Not like that at all, but like sick when you’re starting to get the flu. The body works like crazy to survive, and leaves its host (in this particular case, me) to his/her own. That’s the way I felt – and still do feel – the day after a hard work-out. And I never understood why, not until I got diagnosed.

Chronic lyme disease causes a chronic inflammation in the body.

When we breath in oxygen at rest, the oxygen is absorbed by the hemoglobin in our lungs. But only 25% ever reach the cells – the rest is returned to the lungs, since the oxygen is so tightly bound to the hemoglobin.

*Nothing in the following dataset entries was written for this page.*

===== config.mk =====
export PLATFORM = sky130hd
export DESIGN_NAME = ivi_device
export DESIGN_NICKNAME = d
export VERILOG_FILES = /design/src/rtl/ivi_pkg.sv /design/src/rtl/ivi_src.sv /design/src/rtl/ivi_ctrl.sv /design/src/rtl/ivi_ack_chain.sv /design/src/rtl/ivi_device.sv
export SDC_FILE = /design/constraint.sdc
export NUM_CORES = 1
export LEC_CHECK = 0
export CORE_AREA = 3 3 40 42
export DETAILED_ROUTE_END_ITERATION = 10
export DIE_AREA = 0 0 43 45
export DONT_BUFFER_PORTS = 1
export PLACE_DENSITY = 0.47
export SLEW_MARGIN = 20
export SYNTH_ARGS = -nofsm -noshare
export SYNTH_HDL_FRONTEND = slang
export SYNTH_SLANG_ARGS = --single-unit

===== constraint.sdc =====
create_clock -name clk -period 1 [get_ports clk]
set_input_delay 0.05 -clock clk [delete_from_list [all_inputs] [get_ports clk]]
set_output_delay 0.05 -clock clk [all_outputs]
set_load 0.05 [all_outputs]

===== src/rtl/ivi_pkg.sv =====
package ivi_pkg;
  localparam int NSRC     = 2;
  localparam int FLAG_LSB = 0;
  localparam int REQ_LSB  = FLAG_LSB + NSRC;

  typedef enum logic [0:0] {
    ADDR_CTRL = 1'b0,
    ADDR_STAT = 1'b1
  } ivi_addr_e;
endpackage


===== src/rtl/ivi_src.sv =====
module ivi_src (
  input  logic clk,
  input  logic rst_n,
  input  logic flag,
  input  logic en,
  input  logic clr,
  output logic req
);
  always_ff @(posedge clk) begin
    if (!rst_n)          req <= 1'b0;
    else if (clr)        req <= 1'b0;
    else if (flag && en) req <= 1'b1;
  end

  AST_SET_ON_ENABLED: assert property (@(posedge clk) disable iff (!rst_n)
    (flag && en && !clr) |=> req);
  AST_NO_SET_DISABLED: assert property (@(posedge clk) disable iff (!rst_n)
    (!en && !req) |=> !req);
  AST_CLEAR_WINS: assert property (@(posedge clk) disable iff (!rst_n)
    clr |=> !req);
endmodule


===== src/rtl/ivi_ctrl.sv =====
module ivi_ctrl
  import ivi_pkg::*;
#(
  parameter int DATA_W = 8
) (
  input  logic              clk,
  input  logic              rst_n,
  input  logic              reg_addr,
  input  logic              reg_wr,
  input  logic [DATA_W-1:0] reg_wdata,
  input  logic [NSRC-1:0]   flags,
  input  logic [NSRC-1:0]   reqs,
  input  logic [NSRC-1:0]   served,
  output logic [NSRC-1:0]   en,
  output logic [NSRC-1:0]   clr,
  output logic [DATA_W-1:0] rdata
);
  logic wr_ctrl, wr_stat;
  assign wr_ctrl = reg_wr && (reg_addr == ADDR_CTRL);
  assign wr_stat = reg_wr && (reg_addr == ADDR_STAT);

  always_ff @(posedge clk) begin
    if (!rst_n)       en <= '0;
    else if (wr_ctrl) en <= reg_wdata[NSRC-1:0];
  end

  always_comb begin
    clr = served;
    if (wr_stat) clr = clr | reg_wdata[REQ_LSB +: NSRC];
  end

  always_comb begin
    rdata = '0;
    if (reg_addr == ADDR_CTRL) begin
      rdata[NSRC-1:0] = en;
    end else begin
      rdata[FLAG_LSB +: NSRC] = flags;
      rdata[REQ_LSB +: NSRC]  = reqs;
    end
  end

  AST_ENABLE_LOAD: assert property (@(posedge clk) disable iff (!rst_n)
    wr_ctrl |=> (en == $past(reg_wdata[NSRC-1:0])));
endmodule


===== src/rtl/ivi_ack_chain.sv =====
module ivi_ack_chain #(
  parameter int               VEC_W    = 8,
  parameter logic [VEC_W-1:0] VEC_CODE = '1
) (
  input  logic             clk,
  input  logic             rst_n,
  input  logic             pend,
  input  logic             ack_in,
  output logic             irq,
  output logic             ack_out,
  output logic             vec_valid,
  output logic [VEC_W-1:0] vec_data
);
  logic answered;

  assign irq       = pend && !answered;
  assign vec_valid = ack_in && irq;
  assign ack_out   = ack_in && !irq;
  assign vec_data  = vec_valid ? VEC_CODE : '0;

  always_ff @(posedge clk) begin
    if (!rst_n)         answered <= 1'b0;
    else if (vec_valid) answered <= 1'b1;
    else if (!pend)     answered <= 1'b0;
  end

  AST_PASS_THROUGH: assert property (@(posedge clk) disable iff (!rst_n)
    !irq |-> (ack_out == ack_in));
  AST_BLOCK_AND_OFFER: assert property (@(posedge clk) disable iff (!rst_n)
    (irq && ack_in) |-> (!ack_out && vec_valid && vec_data == VEC_CODE));
  AST_IDLE_BUS_ZERO: assert property (@(posedge clk) disable iff (!rst_n)
    !vec_valid |-> (vec_data == '0));
  AST_WITHDRAW: assert property (@(posedge clk) disable iff (!rst_n)
    (ack_in && irq) |=> !irq);
endmodule


===== src/rtl/ivi_device.sv =====
module ivi_device
  import ivi_pkg::*;
#(
  parameter int               DATA_W   = 8,
  parameter int               VEC_W    = 8,
  parameter logic [VEC_W-1:0] VEC_CODE = 8'hA5
) (
  input  logic              clk,
  input  logic              rst_n,
  input  logic              in_rdy,
  input  logic              out_rdy,
  input  logic              in_served,
  input  logic              out_served,
  input  logic              reg_addr,
  input  logic              reg_wr,
  input  logic [DATA_W-1:0] reg_wdata,
  output logic [DATA_W-1:0] reg_rdata,
  output logic              irq,
  input  logic              ack_in,
  output logic              ack_out,
  output logic              vec_valid,
  output logic [VEC_W-1:0]  vec_data
);
  logic [NSRC-1:0] flags, served, en, clr, reqs;
  logic            pend;

  assign flags  = {out_rdy, in_rdy};
  assign served = {out_served, in_served};
  assign pend   = |(reqs & en);

  ivi_ctrl #(.DATA_W(DATA_W)) u_ctrl (
    .clk(clk), .rst_n(rst_n), .reg_addr(reg_addr), .reg_wr(reg_wr),
    .reg_wdata(reg_wdata), .flags(flags), .reqs(reqs), .served(served),
    .en(en), .clr(clr), .rdata(reg_rdata)
  );

  for (genvar g = 0; g < NSRC; g++) begin : g_src
    ivi_src u_src (
      .clk(clk), .rst_n(rst_n), .flag(flags[g]), .en(en[g]),
      .clr(clr[g]), .req(reqs[g])
    );
  end

  ivi_ack_chain #(.VEC_W(VEC_W), .VEC_CODE(VEC_CODE)) u_chain (
    .clk(clk), .rst_n(rst_n), .pend(pend), .ack_in(ack_in), .irq(irq),
    .ack_out(ack_out), .vec_valid(vec_valid), .vec_data(vec_data)
  );

  AST_IRQ_NEEDS_ENABLED_REQ: assert property (@(posedge clk) disable iff (!rst_n)
    irq |-> (|(reqs & en)));
endmodule


======== Word level (Yosys, flattened, before mapping) ========
Index checks and enable logic that the tools add are counted.
storage, ports and cells
  register bits ........................... 5
  input port bits ......................... 17
  output and inout port bits .............. 19
cells by class
  equal/unequal tests ..................... 1
  muxes and demuxes ....................... 6
  bitwise gates (word level) .............. 4
  reductions and logical operators ........ 12
operators by type and width
  kind                  number
  $mux W8               1
  $logic_and A1 B1 Y1   7
  $mux W2               3
  $reduce_or A2 Y1      3
  $and A2 B2 Y2         1
  $logic_not A1 Y1      2
  $mux W1               2
  $ne A2 B2 Y1 const B  1
  $not A1 Y1            2
  $or A2 B2 Y2          1

======== Longest topological paths before layout ========
  depth in word-level cells ............... 5
  depth in mapped cells ................... 4

======== Cells and area by module ========
A second synthesis with hierarchy kept.
second synthesis, totals
  cell total of the unflattened synthesis .. 41
  area total of the unflattened synthesis .. 374.1 µm²
by module, submodules not included
  module         instances  cells each  area each (µm²)  sequential area each (µm²)
  ivi_ctrl       1          20          170.2            40.0
  ivi_ack_chain  1          14          120.1            20.0
  ivi_src        2          3           37.5             20.0
  ivi_device     1          1           8.8              0.0

======== Least setup slack after synthesis ========
No wires, ideal clock.
  kind .................................... register to output
  start point ............................. register u_ctrl.en[0]
  end point ............................... output vec_data[0]
  arrival time ............................ 1790 ps
  required time ........................... 950 ps
  slack ................................... -840 ps
  stages on the path, launching flop included .. 5
  buffers on the path ..................... 1
  path through ............................ dfxtp_1 a22oi_2 nor2_2 and2_1 buf_4
between the ends
  longest elaborated chain between the ends .. 5
ends and longest elaborated chain
  what                      RTL line             text
  start: declaration        ivi_ctrl.sv:14       output logic [NSRC-1:0] en,
  start signal: assignment  ivi_ctrl.sv:24       else if (wr_ctrl) en <= reg_wdata[NSRC-1:0];
  $and A2 B2 Y2             ivi_device.sv:29     assign pend = |(reqs & en);
  $reduce_or A2 Y1          ivi_device.sv:29
  $logic_and A1 B1 Y1       ivi_ack_chain.sv:16  assign irq = pend && !answered;
  named net irq             ivi_device.sv:18     output logic irq,
  $logic_and A1 B1 Y1       ivi_ack_chain.sv:17  assign vec_valid = ack_in && irq;
  named net vec_valid       ivi_device.sv:21     output logic vec_valid,
  $mux W8                   ivi_ack_chain.sv:19  assign vec_data = vec_valid ? VEC_CODE : '0;
  end: declaration          ivi_device.sv:22     output logic [VEC_W-1:0] vec_data
The timed path passes the listed nets, and every way through them passes these cells.

======== Worst setup path after layout ========
  start point ............................. register g_src[0].u_src.req
  end point ............................... output vec_data[2]
between the ends
  longest elaborated chain between the ends .. 5
ends and longest elaborated chain
  what                      RTL line             text
  start: declaration        ivi_src.sv:7         output logic req
  start signal: assignment  ivi_src.sv:10        if (!rst_n) req <= 1'b0;
  start signal: assignment  ivi_src.sv:11        else if (clr) req <= 1'b0;
  start signal: assignment  ivi_src.sv:12        else if (flag && en) req <= 1'b1;
  $and A2 B2 Y2             ivi_device.sv:29
  $reduce_or A2 Y1          ivi_device.sv:29
  $logic_and A1 B1 Y1       ivi_ack_chain.sv:16
  $logic_and A1 B1 Y1       ivi_ack_chain.sv:17
  $mux W8                   ivi_ack_chain.sv:19
Every way passes these cells.

==> results.toml <==
[setup_path]
worst-setup-path-type = "reg2out"
cp_top_family = "flip-flops"
path_max_fanout = 3
cp_cell_sequence = "a22oi_2 -> nor2_4 -> and2_4 -> buf_12"
cp_data_arrival_time_ns = 1.23
critPathBufInv = 1
cp-start-kind = "flip-flop"
slowest_delay_ns = 0.32
slowest_stage = "dfxtp_2"
endpoint_kind = "output pin"
cp.required_ns = 0.95

[grt]
grtUsageMet1_pct = 8.94
antenna_found_initial = 0
grt_overflow = 0
grt-busiest-layer = "met2"
use_met2_pct = 14.4
grtUsageMet3_pct = 6.77
grt_pass1_vias = 297
grt_pass1_wl_um = 1260
grt_use_total_pct = 9.50
grt_max_degree = 8

[floorplanning]
dieHeight_um = 45
io_pins = 36
die_area_sq_mm = 0.00194
coreArea_sq_mm = 0.00128
rows = 13
start_util_pct = 28.4
die_x_um = 43

[sta]
grt_setup_unrepaired = "yes"
timing.hold.ws_ns = 0.00960
setup_violations = 9
max_freq_mhz = 780
post-route-period-util_pct = 128
fin_setup_tns_ns = -1.98
period_minus_slack_ns = 1.28
skew_ns = 0.000855
fin_ws_ns = -0.283
hold_violations = 0
maxSlewViolCount = 0

[place]
place_area_sq_um = 452
port_buffers = 0
globalplace.congestion = 0.652
pre_cts_ws_ns = -0.0311
dp.cells = 58

[run_status]
status = "finished, violations left"
failed_checks = "negative setup slack"

[clock_network]
clock-root-buffer = "clkbuf_4"
cts_num_sinks = 5
cts_made_buffers = 3
cts_tree = "built"
cts.path.max_buffers = 2
clk_latency_ns = 0.24
htree_levels = 1
path_clk_slew_ns = 0.04

[drt]
dr.pass1.iters = 4
drt_iter0_markers = 2
via_count = 295
routedWlPerCell_um = 12.4
wirelength_um = 843
ant_nets = 0
post_drt_via_cell_ratio = 4.34
drc = 0

[synthesis]
yosysWarnings = 0
avgSynthCellArea_sq_um = 9.37
synth_cell_types = 16
yosys_register_bits = 5
syn_area_sq_um = 365
seq_area_frac_synth_pct = 27.4
syn-instance-count = 39

[power_and_ir_drop]
total_power_mw = 0.624
power_density_mw_per_mm2 = 1120
leakage_nw = 0.242
ir_drop_mv = 0.389

[final_layout]
drive_above_1_share_pct = 52.8
diodes = 0
stdcell_area_sq_um = 558
final_cells = 68
fillCellCount = 134
area_growth_syn_to_layout_pct = 52.7
post-route-util_pct = 43.4
nets = 71

[job]
drv_cap = 0

[min_path]
min_path_type = "in2reg"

During heavy exercise, our body temperature rises and the level of carbon dioxide in the muscles increases. As the carbon oxide level rises, the bind between oxygen and hemoglobin weakens. As a result, more oxygen is freed to reach the cells.

The Lyme bug can’t stand neither high temperature nor oxygen. Intense exercise indeed kills spirochetes, causing a release of endotoxins into the blood.

A lot of the toxics are pumped out of the body during the exercise, through sweating. But when the amount of endotoxins are larger than the body can get rid of in that natural way, the body shuts down and goes into its combat survival mode during the exercise.

And later – when the exercise is over – there’s still endotoxines to get rid of, but as we are no longer sweating them out, the body has to attack it like it attacks any hostile intruder – it starts to produce a large amount of cytokines, activating the white blood cells, preparing for a counter-attack.

That’s where all the energy goes, and since there’s already a chronic inflammation present in the body, there’s already too much of that kind of activity going on. Following upon heavy exercise, the body thus works much harder than what could be considered normal, all other body functions becoming second priority.

No wonder, then, that I’ve found myself completely wiped out the day after heavy exercising. The effort has triggered the same phenomena that occurs when medication and supplements hit the spirochete effectively – I’ve had a herxheimer reaction. I have certainly known that something is terribly wrong, but not the reason why.

So, can you get rid of lyme through exercise? Hardly. But it should logically be possible to actively diminish the amount of bacteria in the body through regular exercise. Such a pity then that heavy exercise makes you feel horrible for the next 24 hours or so.

But knowing this, I can start looking for the optimal balance – trash spirochetes to an amount tolerable to the body. A dead spirochete is a good spirochete. In that sense, my jogging session two days ago was close to perfect; I got away with only minor inconvenience, and managed to make life sour for my intruders.

This could also explain why my lyme disease got so much worse after I decided to stop exercising, although I did that only because all signs pointed in the direction of exercise worsening my problems. The little you know. You have to learn on-the-fly.